Data to examine:
Content starts
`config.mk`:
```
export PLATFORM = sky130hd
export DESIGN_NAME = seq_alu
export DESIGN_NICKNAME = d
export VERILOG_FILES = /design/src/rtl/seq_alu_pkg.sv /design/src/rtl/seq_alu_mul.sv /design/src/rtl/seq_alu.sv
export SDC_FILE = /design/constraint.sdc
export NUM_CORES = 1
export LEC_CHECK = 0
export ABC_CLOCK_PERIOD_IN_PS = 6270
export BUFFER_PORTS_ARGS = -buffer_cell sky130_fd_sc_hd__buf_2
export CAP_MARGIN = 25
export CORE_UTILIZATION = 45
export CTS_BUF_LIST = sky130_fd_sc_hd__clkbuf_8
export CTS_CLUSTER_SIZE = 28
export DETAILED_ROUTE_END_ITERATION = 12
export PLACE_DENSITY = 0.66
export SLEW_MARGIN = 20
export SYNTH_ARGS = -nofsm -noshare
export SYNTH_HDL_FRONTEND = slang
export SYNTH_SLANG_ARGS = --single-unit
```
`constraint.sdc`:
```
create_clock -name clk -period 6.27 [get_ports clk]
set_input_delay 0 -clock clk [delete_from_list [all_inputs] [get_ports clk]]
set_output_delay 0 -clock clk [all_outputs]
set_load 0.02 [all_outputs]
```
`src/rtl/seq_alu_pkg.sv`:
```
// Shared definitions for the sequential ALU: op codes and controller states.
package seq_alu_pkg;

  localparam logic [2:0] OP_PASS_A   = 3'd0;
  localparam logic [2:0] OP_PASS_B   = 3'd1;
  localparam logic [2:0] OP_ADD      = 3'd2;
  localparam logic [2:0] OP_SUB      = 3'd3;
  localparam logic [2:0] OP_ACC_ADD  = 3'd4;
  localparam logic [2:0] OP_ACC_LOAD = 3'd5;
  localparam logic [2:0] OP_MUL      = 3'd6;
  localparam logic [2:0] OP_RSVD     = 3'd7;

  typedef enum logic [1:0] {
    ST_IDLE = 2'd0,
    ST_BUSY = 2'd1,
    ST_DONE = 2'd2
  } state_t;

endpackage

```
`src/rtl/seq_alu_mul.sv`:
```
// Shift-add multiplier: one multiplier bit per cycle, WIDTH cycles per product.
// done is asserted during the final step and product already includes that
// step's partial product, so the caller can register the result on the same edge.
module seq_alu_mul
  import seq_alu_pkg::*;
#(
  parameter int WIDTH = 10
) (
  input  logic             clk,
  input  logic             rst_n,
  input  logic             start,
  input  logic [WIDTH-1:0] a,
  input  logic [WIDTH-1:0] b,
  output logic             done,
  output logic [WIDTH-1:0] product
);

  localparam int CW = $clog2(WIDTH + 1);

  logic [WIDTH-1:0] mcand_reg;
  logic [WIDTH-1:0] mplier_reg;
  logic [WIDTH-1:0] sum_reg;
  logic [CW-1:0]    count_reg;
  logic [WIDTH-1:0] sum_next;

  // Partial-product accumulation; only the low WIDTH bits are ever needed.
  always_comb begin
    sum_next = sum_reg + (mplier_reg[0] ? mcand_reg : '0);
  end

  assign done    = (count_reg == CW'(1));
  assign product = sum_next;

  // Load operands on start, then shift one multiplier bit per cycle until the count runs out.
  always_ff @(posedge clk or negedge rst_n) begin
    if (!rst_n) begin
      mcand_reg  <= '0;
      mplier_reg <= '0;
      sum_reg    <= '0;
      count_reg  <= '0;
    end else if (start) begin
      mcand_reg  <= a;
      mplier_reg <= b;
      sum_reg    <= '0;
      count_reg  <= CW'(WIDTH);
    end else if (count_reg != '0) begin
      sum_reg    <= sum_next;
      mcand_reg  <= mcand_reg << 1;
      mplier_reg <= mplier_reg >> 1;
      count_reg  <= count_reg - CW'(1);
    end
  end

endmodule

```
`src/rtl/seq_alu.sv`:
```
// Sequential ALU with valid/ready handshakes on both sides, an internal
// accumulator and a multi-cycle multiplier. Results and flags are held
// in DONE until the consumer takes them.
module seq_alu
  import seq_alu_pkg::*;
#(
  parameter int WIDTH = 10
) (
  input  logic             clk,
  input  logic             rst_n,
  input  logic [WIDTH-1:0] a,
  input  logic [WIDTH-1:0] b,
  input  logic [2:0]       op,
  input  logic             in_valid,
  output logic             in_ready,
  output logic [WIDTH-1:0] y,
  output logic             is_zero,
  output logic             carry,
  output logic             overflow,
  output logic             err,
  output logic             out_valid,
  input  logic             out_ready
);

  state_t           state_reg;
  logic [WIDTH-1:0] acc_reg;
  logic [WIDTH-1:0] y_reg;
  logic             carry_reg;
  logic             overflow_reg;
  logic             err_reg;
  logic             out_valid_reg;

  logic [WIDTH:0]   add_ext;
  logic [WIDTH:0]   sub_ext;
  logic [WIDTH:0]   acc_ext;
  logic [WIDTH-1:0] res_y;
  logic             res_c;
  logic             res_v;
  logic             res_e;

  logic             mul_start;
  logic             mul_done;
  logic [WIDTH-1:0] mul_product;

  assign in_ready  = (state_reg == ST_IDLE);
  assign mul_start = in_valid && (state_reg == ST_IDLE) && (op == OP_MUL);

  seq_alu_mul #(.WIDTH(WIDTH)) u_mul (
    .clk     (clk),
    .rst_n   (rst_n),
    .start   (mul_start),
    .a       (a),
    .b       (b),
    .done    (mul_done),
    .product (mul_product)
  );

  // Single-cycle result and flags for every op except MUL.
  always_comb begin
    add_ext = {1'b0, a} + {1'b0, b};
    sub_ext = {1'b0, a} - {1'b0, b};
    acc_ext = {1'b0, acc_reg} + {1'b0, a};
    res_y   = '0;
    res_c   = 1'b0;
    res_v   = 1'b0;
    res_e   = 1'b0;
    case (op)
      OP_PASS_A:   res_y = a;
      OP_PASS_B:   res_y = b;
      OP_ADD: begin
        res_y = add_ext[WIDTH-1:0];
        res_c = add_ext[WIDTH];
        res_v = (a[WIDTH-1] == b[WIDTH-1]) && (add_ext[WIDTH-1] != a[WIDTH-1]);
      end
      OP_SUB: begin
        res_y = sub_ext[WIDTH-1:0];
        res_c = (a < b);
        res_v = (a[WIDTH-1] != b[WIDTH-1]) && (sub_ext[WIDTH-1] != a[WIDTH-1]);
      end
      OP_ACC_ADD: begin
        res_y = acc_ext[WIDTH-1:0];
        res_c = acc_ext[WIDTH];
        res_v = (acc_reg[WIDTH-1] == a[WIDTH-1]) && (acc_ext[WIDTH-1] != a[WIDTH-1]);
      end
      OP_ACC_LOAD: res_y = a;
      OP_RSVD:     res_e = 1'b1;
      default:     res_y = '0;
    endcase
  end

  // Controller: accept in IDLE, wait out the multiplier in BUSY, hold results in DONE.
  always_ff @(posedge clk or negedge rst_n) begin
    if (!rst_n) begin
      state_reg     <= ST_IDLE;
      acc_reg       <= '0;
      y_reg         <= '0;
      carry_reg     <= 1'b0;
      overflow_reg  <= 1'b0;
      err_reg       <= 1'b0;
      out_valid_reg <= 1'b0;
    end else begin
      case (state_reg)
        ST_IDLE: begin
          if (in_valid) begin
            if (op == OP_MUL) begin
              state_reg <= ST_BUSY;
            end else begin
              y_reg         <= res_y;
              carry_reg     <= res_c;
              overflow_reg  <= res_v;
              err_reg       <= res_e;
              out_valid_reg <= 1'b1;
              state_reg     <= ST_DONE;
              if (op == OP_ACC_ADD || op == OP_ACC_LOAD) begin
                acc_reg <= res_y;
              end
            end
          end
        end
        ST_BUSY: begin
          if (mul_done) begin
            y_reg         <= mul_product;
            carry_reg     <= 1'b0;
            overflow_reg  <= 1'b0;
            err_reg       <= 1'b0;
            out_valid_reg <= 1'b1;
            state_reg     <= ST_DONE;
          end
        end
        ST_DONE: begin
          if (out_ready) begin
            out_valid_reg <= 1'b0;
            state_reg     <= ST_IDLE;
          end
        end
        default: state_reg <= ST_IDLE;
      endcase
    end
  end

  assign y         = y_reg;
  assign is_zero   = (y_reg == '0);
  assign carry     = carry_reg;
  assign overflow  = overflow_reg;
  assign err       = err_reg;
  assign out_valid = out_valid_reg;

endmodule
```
Content ends
Task statement: Every line of the listing above that contains "default" is to be copied.

Answer box:
      default:     res_y = '0;
        default: state_reg <= ST_IDLE;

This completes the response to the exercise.